CVE-2021-33509

Vulnerability

The vulnerability exists in Plone CMS through version 5.2.4 (and all earlier 5.x versions, as well as 4.3.20 and earlier 4.3.x versions) [3]. It allows remote authenticated managers to craft keyword arguments in a Python script that uses the ReStructuredText transform, leading to disk I/O operations such as arbitrary file read or write [1][4]. The affected component is the ReStructuredText transform, which can be invoked with malicious parameters.

Exploitation

An attacker must have a valid manager account in a Plone site. No additional privileges are required beyond manager-level authentication [1]. The attacker crafts a Python script that calls the ReStructuredText transform with specially crafted keyword arguments that include file paths or content. The script can be executed via the web interface.
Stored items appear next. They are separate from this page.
**config.mk**
```make
export PLATFORM = sky130hd
export DESIGN_NAME = sfq_cmd
export DESIGN_NICKNAME = d
export VERILOG_FILES = /design/src/sfq_pkg.sv /design/src/sfq_cmd.sv /design/src/sfq_fifo.sv /design/src/sfq_sync.sv
export VERILOG_INCLUDE_DIRS = /design/src /design/src/src
export SDC_FILE = /design/constraint.sdc
export NUM_CORES = 1
export LEC_CHECK = 0
export ABC_AREA = 1
export BUFFER_PORTS_ARGS = -buffer_cell sky130_fd_sc_hd__buf_2
export CORE_MARGIN = 3
export CORE_UTILIZATION = 50
export CTS_CLUSTER_SIZE = 10
export DETAILED_ROUTE_END_ITERATION = 8
export PLACE_DENSITY_LB_ADDON = 0.3
export SLEW_MARGIN = 0
export SYNTH_ARGS = -nofsm -noshare
export SYNTH_HDL_FRONTEND = slang
export SYNTH_SLANG_ARGS = --single-unit
```
**constraint.sdc**
```tcl
create_clock -name i_sys_clk -period 2.7 [get_ports i_sys_clk]
set_clock_uncertainty 0.1 [all_clocks]
set_input_delay 0.54 -clock i_sys_clk [delete_from_list [all_inputs] [get_ports i_sys_clk]]
set_output_delay 0.54 -clock i_sys_clk [all_outputs]
set_load 0.05 [all_outputs]
```
**src/sfq_params.svh**
```systemverilog
// Purpose: opcodes, field positions, reset values and timing figures of the flash command block
// Assumes: included by bare name from every file that needs a constant
// Notes: definitions only
`ifndef SFQ_PARAMS_SVH
`define SFQ_PARAMS_SVH
// ====================================================================
// opcodes
`define SFQ_OP_SEC_READ   8'h48
`define SFQ_OP_SFDP       8'h5A
`define SFQ_OP_FAST       8'h0B
`define SFQ_OP_QIO_FAST   8'hEB
`define SFQ_OP_WRAP       8'h0C
`define SFQ_OP_WRAP_LO    8'h8C
`define SFQ_OP_WRAP_HI    8'h8D
`define SFQ_OP_SET_PARAM  8'hC0
`define SFQ_OP_SET_WRAP   8'h77
`define SFQ_OP_QPI_EN     8'h38
`define SFQ_OP_QPI_DIS    8'hFF
`define SFQ_OP_RST_EN     8'h66
`define SFQ_OP_RST        8'h99
// ====================================================================
// security register selection and wrap
`define SFQ_SEC_REG2      4'h2
`define SFQ_SEC_REG3      4'h3
`define SFQ_SEC_WRAP_MASK 25'h00003FF
`define SFQ_NO_WRAP_MASK  25'h1FFFFFF
// ====================================================================
// reset values of volatile settings
`define SFQ_PARAM_RST     8'h00
`define SFQ_WRAP_RST      3'h7
`define SFQ_FILL_BYTE     8'hFF
// ====================================================================
// phase lengths in serial clocks
`define SFQ_SPI_CMD_CLKS  6'h08
`define SFQ_QPI_CMD_CLKS  6'h02
`define SFQ_SPI_ADDR_CLKS 6'h18
`define SFQ_QPI_ADDR_CLKS 6'h06
`define SFQ_SPI_BYTE_CLKS 6'h08
`define SFQ_QPI_BYTE_CLKS 6'h02
`define SFQ_DUMMY_4       6'h04
`define SFQ_DUMMY_6       6'h06
`define SFQ_DUMMY_8       6'h08
// ====================================================================
// timing
`define SFQ_CLK_NS        10
`define SFQ_RST_NS        30000
`define SFQ_FIFO_DEPTH    16
`endif

```
**src/sfq_pkg.sv**
```systemverilog
// Purpose: types shared by the flash command block
// Assumes: nothing
// Notes: no constants here, see sfq_params.svh
package sfq_pkg;
   // ====================================================================
   // frame phases
   typedef enum logic [2:0] {
      ST_CMD     = 3'b000,
      ST_ADDR    = 3'b001,
      ST_DUMMY   = 3'b010,
      ST_DATA    = 3'b011,
      ST_PARAM   = 3'b100,
      ST_WRAPSET = 3'b101,
      ST_EXEC    = 3'b110,
      ST_IGNORE  = 3'b111
   } sfq_state_e;
   // storage a read is aimed at
   typedef enum logic [1:0] {
      SP_NONE     = 2'b00,
      SP_ARRAY    = 2'b01,
      SP_SECURITY = 2'b10,
      SP_SFDP     = 2'b11
   } sfq_space_e;
   typedef logic [24:0] sfq_addr_t;
endpackage

```
**src/sfq_cmd.sv**
```systemverilog
// Purpose: serial flash command interpreter for security, wrapped and parameter-table reads, mode and reset
// Assumes: serial clock far slower than i_sys_clk (80 ns against 10 ns)
// Notes: read bytes come from an external fetch port through a 16-word buffer
`timescale 1ns/1ps
`default_nettype none
`include "sfq_params.svh"
// How it works
// - security read takes opcode, three address bytes and one dummy byte
// - data shifts out on falling edges, address steps by one per byte
// - security byte offset rolls from 3FF back to 000 until deselect
// - security selection: top byte zero, bits 11-10 zero, bits 15-12 two or three
// - four-wire opcode C0 loads the read parameter byte
// - wrap select 00,01,10,11 give 8,16,32,64 byte windows
// - burst-wrap length carries into four-wire mode on entry
// - opcode 0C reads like fast read but wraps inside its window
// - opcode 8C forces top address bit low
// - opcode 8D forces top address bit high, wrapping as 0C
// - opcode 38 enters four-wire mode only with quad enable set
// - mode changes keep write latch, suspend and wrap setting
// - opcode FF in four-wire mode returns to serial mode
// - reset needs frame 66 followed by frame 99, in either mode
// - accepted reset clears parameters, sets wrap bits to 111 and resets volatile state
// - during reset recovery every command is refused
// - parameter-table read shifts bytes out msb first, line floats before
module sfq_cmd #(
   parameter int RST_NS     = `SFQ_RST_NS,
   parameter int FIFO_DEPTH = `SFQ_FIFO_DEPTH
) (
   input  wire logic                  i_sys_clk,
   input  wire logic                  i_rst,
   input  wire logic                  i_cs_n,
   input  wire logic                  i_sclk,
   input  wire logic [3:0]            i_io,
   output logic      [3:0]            o_io,
   output logic      [3:0]            o_io_oe_n,
   input  wire logic                  i_quad_enable_bit,
   output logic                       o_quad_wide_command_mode,
   output logic      [7:0]            o_read_parameter_setting,
   output logic      [2:0]            o_wrap_control_bits,
   output logic                       o_sw_reset,
   output logic                       o_reset_busy,
   output logic      [24:0]           o_fetch_addr,
   output sfq_pkg::sfq_space_e        o_fetch_space,
   output logic                       o_fill_ready,
   input  wire logic                  i_fill_valid,
   input  wire logic [7:0]            i_fill_data
);
   localparam int          RST_CYC   = (RST_NS + `SFQ_CLK_NS - 1) / `SFQ_CLK_NS;
   localparam logic [15:0] RST_CYC_W = 16'(RST_CYC);

   sfq_pkg::sfq_state_e state_q, after_cmd;
   sfq_pkg::sfq_space_e space_q;
   sfq_pkg::sfq_addr_t  addr_q, mask_q, hi_part;
   logic [5:0]  pins_f;
   logic        cs_f, sclk_f, sclk_prev_q, cs_prev_q, rise, fall, cs_rise;
   logic [23:0] sh_q, sh_next;
   logic [5:0]  cnt_q, cnt_inc, plen, dummy_len_q, dlen_cmd, pdum;
   logic [7:0]  cmd_q, op, param_q, fifo_data, byte_out, out_sh_q;
   logic [2:0]  wrapc_q;
   logic [3:0]  out_q, out_left_q;
   logic [15:0] busy_cnt_q;
   logic        counting, phase_done, addr_done, qpi_q, arm_q, soft_rst, rst_pulse_q;
   logic        fetching_q, drive_q, fifo_in_ready, fifo_valid, pop, fill_acc, busy_q, sec_ok;

   // ====================================================================
   // pin sampling: cs idles high, clock and data low
   sfq_sync #(.W(6), .RST_VAL(6'h20)) u_sync (
      .i_sys_clk (i_sys_clk),
      .i_rst     (i_rst),
      .i_d       ({i_cs_n, i_sclk, i_io}),
      .o_q       (pins_f)
   );
   assign cs_f   = pins_f[5];
   assign sclk_f = pins_f[4];

   // edge finders on the filtered levels
   always_ff @(posedge i_sys_clk) begin
      if (i_rst) begin
         sclk_prev_q <= 1'b0;
         cs_prev_q   <= 1'b1;
      end else begin
         sclk_prev_q <= sclk_f;
         cs_prev_q   <= cs_f;
      end
   end
   assign rise    = !cs_f && sclk_f && !sclk_prev_q;
   assign fall    = !cs_f && !sclk_f && sclk_prev_q;
   assign cs_rise = cs_f && !cs_prev_q;

   // ====================================================================
   // input shifting and phase lengths
   assign sh_next  = qpi_q ? {sh_q[19:0], pins_f[3:0]} : {sh_q[22:0], pins_f[0]};
   assign cnt_inc  = cnt_q + 6'h01;
   assign op       = sh_next[7:0];
   assign busy_q   = (busy_cnt_q != 16'h0000);
   assign counting = (state_q != sfq_pkg::ST_DATA) && (state_q != sfq_pkg::ST_IGNORE)
                     && (state_q != sfq_pkg::ST_EXEC);
   assign phase_done = rise && counting && (cnt_inc == plen);
   assign addr_done  = phase_done && (state_q == sfq_pkg::ST_ADDR);

   // dummy clock count from the parameter byte
   always_comb begin
      case (param_q[5:4])
         2'b00:   pdum = `SFQ_DUMMY_4;
         2'b01:   pdum = `SFQ_DUMMY_6;
         default: pdum = `SFQ_DUMMY_8;
      endcase
   end

   // clocks in the current phase
   always_comb begin
      case (state_q)
         sfq_pkg::ST_CMD:     plen = qpi_q ? `SFQ_QPI_CMD_CLKS : `SFQ_SPI_CMD_CLKS;
         sfq_pkg::ST_ADDR:    plen = qpi_q ? `SFQ_QPI_ADDR_CLKS : `SFQ_SPI_ADDR_CLKS;
         sfq_pkg::ST_DUMMY:   plen = dummy_len_q;
         sfq_pkg::ST_PARAM:   plen = `SFQ_QPI_BYTE_CLKS;
         sfq_pkg::ST_WRAPSET: plen = `SFQ_SPI_BYTE_CLKS;
         default:             plen = 6'h3F;
      endcase
   end

   // opcode decode; a busy device or a wrong mode sends the frame to ignore
   always_comb begin
      after_cmd = sfq_pkg::ST_IGNORE;
      dlen_cmd  = qpi_q ? `SFQ_QPI_BYTE_CLKS : `SFQ_SPI_BYTE_CLKS;
      case (op)
         `SFQ_OP_SEC_READ, `SFQ_OP_SFDP: after_cmd = sfq_pkg::ST_ADDR;
         `SFQ_OP_FAST: begin
            after_cmd = sfq_pkg::ST_ADDR;
            if (qpi_q) dlen_cmd = pdum;
         end
         `SFQ_OP_QIO_FAST, `SFQ_OP_WRAP, `SFQ_OP_WRAP_LO, `SFQ_OP_WRAP_HI: begin
            if (qpi_q) after_cmd = sfq_pkg::ST_ADDR;
            dlen_cmd = pdum;
         end
         `SFQ_OP_SET_PARAM: if (qpi_q) after_cmd = sfq_pkg::ST_PARAM;
         `SFQ_OP_SET_WRAP:  if (!qpi_q) after_cmd = sfq_pkg::ST_ADDR;
         `SFQ_OP_QPI_EN:    if (!qpi_q && i_quad_enable_bit) after_cmd = sfq_pkg::ST_EXEC;
         `SFQ_OP_QPI_DIS:   if (qpi_q) after_cmd = sfq_pkg::ST_EXEC;
         `SFQ_OP_RST_EN, `SFQ_OP_RST: after_cmd = sfq_pkg::ST_EXEC;
         default:           after_cmd = sfq_pkg::ST_IGNORE;
      endcase
      if (busy_q) after_cmd = sfq_pkg::ST_IGNORE;
   end

   // ====================================================================
   // frame phase machine, restarted by every deselect
   always_ff @(posedge i_sys_clk) begin
      if (i_rst) begin
         state_q     <= sfq_pkg::ST_CMD;
         cnt_q       <= 6'h00;
         sh_q        <= 24'h000000;
         cmd_q       <= 8'h00;
         dummy_len_q <= `SFQ_SPI_BYTE_CLKS;
      end else if (cs_f) begin
         state_q <= sfq_pkg::ST_CMD;
         cnt_q   <= 6'h00;
      end else if (rise) begin
         sh_q  <= sh_next;
         cnt_q <= (phase_done || !counting) ? 6'h00 : cnt_inc;
         if (phase_done) begin
            case (state_q)
               sfq_pkg::ST_CMD: begin
                  cmd_q       <= op;
                  state_q     <= after_cmd;
                  dummy_len_q <= dlen_cmd;
               end
               sfq_pkg::ST_ADDR:  state_q <= (cmd_q == `SFQ_OP_SET_WRAP) ? sfq_pkg::ST_WRAPSET : sfq_pkg::ST_DUMMY;
               sfq_pkg::ST_DUMMY: state_q <= sfq_pkg::ST_DATA;
               default:           state_q <= sfq_pkg::ST_IGNORE;
            endcase
         end else if (state_q == sfq_pkg::ST_EXEC) begin
            state_q <= sfq_pkg::ST_IGNORE; // extra clocks cancel a one-byte command
         end
      end
   end

   // ====================================================================
   // mode, settings and software reset; only an exact 66 frame arms the reset
   assign soft_rst = cs_rise && (state_q == sfq_pkg::ST_EXEC) && (cmd_q == `SFQ_OP_RST) && arm_q;
   always_ff @(posedge i_sys_clk) begin
      if (i_rst || soft_rst) begin
         qpi_q   <= 1'b0;
         param_q <= `SFQ_PARAM_RST;
         wrapc_q <= `SFQ_WRAP_RST;
         arm_q   <= 1'b0;
      end else begin
         if (cs_rise) begin
            arm_q <= (state_q == sfq_pkg::ST_EXEC) && (cmd_q == `SFQ_OP_RST_EN);
         end
         if (cs_rise && state_q == sfq_pkg::ST_EXEC && cmd_q == `SFQ_OP_QPI_EN) begin
            qpi_q        <= 1'b1;
            param_q[1:0] <= wrapc_q[2:1];
         end
         if (cs_rise && state_q == sfq_pkg::ST_EXEC && cmd_q == `SFQ_OP_QPI_DIS) begin
            qpi_q <= 1'b0;
         end
         if (phase_done && state_q == sfq_pkg::ST_PARAM) begin
            param_q <= sh_next[7:0];
         end
         if (phase_done && state_q == sfq_pkg::ST_WRAPSET) begin
            wrapc_q <= sh_next[6:4];
         end
      end
   end

   // recovery timer; the outside status logic clears latch and suspend on the pulse
   always_ff @(posedge i_sys_clk) begin
      if (i_rst) begin
         busy_cnt_q  <= 16'h0000;
         rst_pulse_q <= 1'b0;
      end else begin
         rst_pulse_q <= soft_rst;
         if (soft_rst) begin
            busy_cnt_q <= RST_CYC_W;
         end else if (busy_q) begin
            busy_cnt_q <= busy_cnt_q - 16'h0001;
         end
      end
   end

   // ====================================================================
   // read address set-up and fetch stepping
   assign sec_ok = (sh_next[23:16] == 8'h00) && (sh_next[11:10] == 2'b00)
                   && ((sh_next[15:12] == `SFQ_SEC_REG2) || (sh_next[15:12] == `SFQ_SEC_REG3));
   assign fill_acc = i_fill_valid && o_fill_ready;
   assign hi_part  = addr_q & ~mask_q;
   always_ff @(posedge i_sys_clk) begin
      if (i_rst || cs_f) begin
         addr_q     <= 25'h0000000;
         mask_q     <= `SFQ_NO_WRAP_MASK;
         space_q    <= sfq_pkg::SP_NONE;
         fetching_q <= 1'b0;
      end else if (addr_done) begin
         addr_q     <= {1'b0, sh_next};
         mask_q     <= `SFQ_NO_WRAP_MASK;
         space_q    <= sfq_pkg::SP_ARRAY;
         fetching_q <= (cmd_q != `SFQ_OP_SET_WRAP);
         case (cmd_q)
            `SFQ_OP_SEC_READ: begin
               mask_q     <= `SFQ_SEC_WRAP_MASK;
               space_q    <= sec_ok ? sfq_pkg::SP_SECURITY : sfq_pkg::SP_NONE;
               fetching_q <= sec_ok;
            end
            `SFQ_OP_SFDP: space_q <= sfq_pkg::SP_SFDP;
            `SFQ_OP_WRAP, `SFQ_OP_WRAP_LO, `SFQ_OP_WRAP_HI: begin
               mask_q <= (25'h0000008 << param_q[1:0]) - 25'h0000001;
               if (cmd_q == `SFQ_OP_WRAP_HI) addr_q <= {1'b1, sh_next};
               else                          addr_q <= {1'b0, sh_next};
            end
            default: ;
         endcase
      end else if (fill_acc) begin
         addr_q <= hi_part | ((addr_q + 25'h0000001) & mask_q);
      end
   end
   assign o_fill_ready  = fetching_q && fifo_in_ready;
   assign o_fetch_addr  = addr_q;
   assign o_fetch_space = fetching_q ? space_q : sfq_pkg::SP_NONE;

   // prefetch buffer, emptied at every deselect
   sfq_fifo #(.W(8), .DEPTH(FIFO_DEPTH)) u_fifo (
      .i_sys_clk   (i_sys_clk),
      .i_rst       (i_rst),
      .i_flush     (cs_f),
      .i_in_valid  (i_fill_valid && fetching_q),
      .o_in_ready  (fifo_in_ready),
      .i_in_data   (i_fill_data),
      .o_out_valid (fifo_valid),
      .i_out_ready (pop),
      .o_out_data  (fifo_data)
   );

   // ====================================================================
   // output shifter on falling edges; an empty buffer shows all ones
   assign pop      = fall && (state_q == sfq_pkg::ST_DATA) && (out_left_q == 4'h0);
   assign byte_out = fifo_valid ? fifo_data : `SFQ_FILL_BYTE;
   always_ff @(posedge i_sys_clk) begin
      if (i_rst || cs_f) begin
         out_q      <= 4'h0;
         out_sh_q   <= 8'hFF;
         out_left_q <= 4'h0;
         drive_q    <= 1'b0;
      end else if (fall && state_q == sfq_pkg::ST_DATA) begin
         drive_q <= 1'b1;
         if (out_left_q == 4'h0) begin
            if (qpi_q) begin
               out_q      <= byte_out[7:4];
               out_sh_q   <= {byte_out[3:0], 4'hF};
               out_left_q <= 4'h4;
            end else begin
               out_q      <= {2'b00, byte_out[7], 1'b0};
               out_sh_q   <= {byte_out[6:0], 1'b1};
               out_left_q <= 4'h7;
            end
         end else if (qpi_q) begin
            out_q      <= out_sh_q[7:4];
            out_sh_q   <= {out_sh_q[3:0], 4'hF};
            out_left_q <= out_left_q - 4'h4;
         end else begin
            out_q      <= {2'b00, out_sh_q[7], 1'b0};
            out_sh_q   <= {out_sh_q[6:0], 1'b1};
            out_left_q <= out_left_q - 4'h1;
         end
      end
   end
   // serial mode drives only the second line, the rest stay released
   assign o_io      = out_q;
   assign o_io_oe_n = qpi_q ? {4{~drive_q}} : {2'b11, ~drive_q, 1'b1};
   assign o_quad_wide_command_mode = qpi_q;
   assign o_read_parameter_setting = param_q;
   assign o_wrap_control_bits      = wrapc_q;
   assign o_sw_reset               = rst_pulse_q;
   assign o_reset_busy             = busy_q;
endmodule // sfq_cmd
`default_nettype wire

```
**src/sfq_fifo.sv**
```systemverilog
// Purpose: read-data buffer between the array fetch and the serial shifter
// Assumes: DEPTH is a power of two
// Notes: flush empties it in one cycle
`timescale 1ns/1ps
`default_nettype none
module sfq_fifo #(
   parameter int W     = 8,
   parameter int DEPTH = 16
) (
   input  wire logic         i_sys_clk,
   input  wire logic         i_rst,
   input  wire logic         i_flush,
   input  wire logic         i_in_valid,
   output logic              o_in_ready,
   input  wire logic [W-1:0] i_in_data,
   output logic              o_out_valid,
   input  wire logic         i_out_ready,
   output logic      [W-1:0] o_out_data
);
   localparam int AW = $clog2(DEPTH);
   logic [W-1:0] mem_q [DEPTH];
   logic [AW-1:0] wr_q, rd_q;
   logic [AW:0]   cnt_q;
   logic          push, pop;
   // ====================================================================
   // honest flags from the fill count
   assign o_in_ready  = (cnt_q != (AW+1)'(DEPTH)) && !i_flush;
   assign o_out_valid = (cnt_q != '0);
   assign o_out_data  = mem_q[rd_q];
   assign push        = i_in_valid && o_in_ready;
   assign pop         = o_out_valid && i_out_ready;
   // pointers and count
   always_ff @(posedge i_sys_clk) begin
      if (i_rst || i_flush) begin
         wr_q  <= '0;
         rd_q  <= '0;
         cnt_q <= '0;
      end else begin
         if (push) wr_q <= wr_q + AW'(1);
         if (pop)  rd_q <= rd_q + AW'(1);
         cnt_q <= cnt_q + (AW+1)'(push) - (AW+1)'(pop);
      end
   end
   // storage, no reset needed on data
   always_ff @(posedge i_sys_clk) begin
      if (push) mem_q[wr_q] <= i_in_data;
   end
endmodule // sfq_fifo
`default_nettype wire

```
**src/sfq_sync.sv**
```systemverilog
// Purpose: three-stage pin synchroniser with agreement filter
// Assumes: inputs asynchronous to i_sys_clk
// Notes: output moves only when stages two and three agree
`timescale 1ns/1ps
`default_nettype none
module sfq_sync #(
   parameter int               W       = 1,
   parameter logic [W-1:0]     RST_VAL = '0
) (
   input  wire logic           i_sys_clk,
   input  wire logic           i_rst,
   input  wire logic [W-1:0]   i_d,
   output logic      [W-1:0]   o_q
);
   // ====================================================================
   // one filtered chain per bit
   for (genvar g = 0; g < W; g++) begin : g_bit
      logic s1_q, s2_q, s3_q, f_q;
      always_ff @(posedge i_sys_clk) begin
         if (i_rst) begin
            s1_q <= RST_VAL[g];
            s2_q <= RST_VAL[g];
            s3_q <= RST_VAL[g];
            f_q  <= RST_VAL[g];
         end else begin
            s1_q <= i_d[g];
            s2_q <= s1_q;
            s3_q <= s2_q;
            if (s2_q == s3_q) begin
               f_q <= s3_q;
            end
         end
      end
      assign o_q[g] = f_q;
   end
endmodule // sfq_sync
`default_nettype wire

```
The attacker does not need any special network position besides being able to access the Plone instance as a manager.

Impact

Successful exploitation allows an authenticated manager to read or write arbitrary files on the server filesystem [1][4]. This can lead to disclosure of sensitive information (e.g., configuration files, passwords) or modification of critical system files, potentially leading to full compromise of the Plone server. The impact is high as it allows disk I/O beyond normal web application boundaries.

Mitigation

Plone released a security hotfix on May 18, 2021, which addresses this vulnerability [3]. Administrators should apply the hotfix immediately on all affected versions (Plone 4.3.20 and earlier, Plone 5.2.4 and earlier). There is no workaround if the hotfix cannot be applied; upgrading to a patched version is the recommended mitigation. As of the advisory, no CVE assignment was available at the time of hotfix release, but CVE-2021-33509 was later assigned [4]. The hotfix is available from the Plone security page [1][3].